Your assignment:
Extract each line of the records below that contains the word "cell".

Task material:
== Segment start ==
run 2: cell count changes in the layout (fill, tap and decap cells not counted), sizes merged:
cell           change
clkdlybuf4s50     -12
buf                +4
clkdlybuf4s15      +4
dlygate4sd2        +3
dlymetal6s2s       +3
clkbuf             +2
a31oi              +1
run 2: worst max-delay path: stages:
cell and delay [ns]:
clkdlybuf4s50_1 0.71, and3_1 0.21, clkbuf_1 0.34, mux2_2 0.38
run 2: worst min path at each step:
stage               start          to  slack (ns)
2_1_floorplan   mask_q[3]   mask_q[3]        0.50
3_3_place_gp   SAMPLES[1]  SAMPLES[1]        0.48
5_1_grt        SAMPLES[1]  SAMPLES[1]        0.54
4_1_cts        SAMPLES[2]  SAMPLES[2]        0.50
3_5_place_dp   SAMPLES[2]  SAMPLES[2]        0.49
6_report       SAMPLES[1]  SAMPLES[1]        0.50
== Segment end ==
Written answer:
run 2: cell count changes in the layout (fill, tap and decap cells not counted), sizes merged:
cell           change
cell and delay [ns]:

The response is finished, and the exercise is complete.